→ **Work instructions**
How many lines in the listing below include the word "delay"? Reply with the count alone.

→ **Source material**
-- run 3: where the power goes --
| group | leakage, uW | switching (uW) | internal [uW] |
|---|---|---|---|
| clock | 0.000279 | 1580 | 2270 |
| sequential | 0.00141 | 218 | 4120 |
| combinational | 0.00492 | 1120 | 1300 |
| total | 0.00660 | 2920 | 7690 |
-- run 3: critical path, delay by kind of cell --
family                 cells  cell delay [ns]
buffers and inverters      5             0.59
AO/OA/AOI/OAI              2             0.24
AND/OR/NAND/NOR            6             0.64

→ **Output for this exercise**
2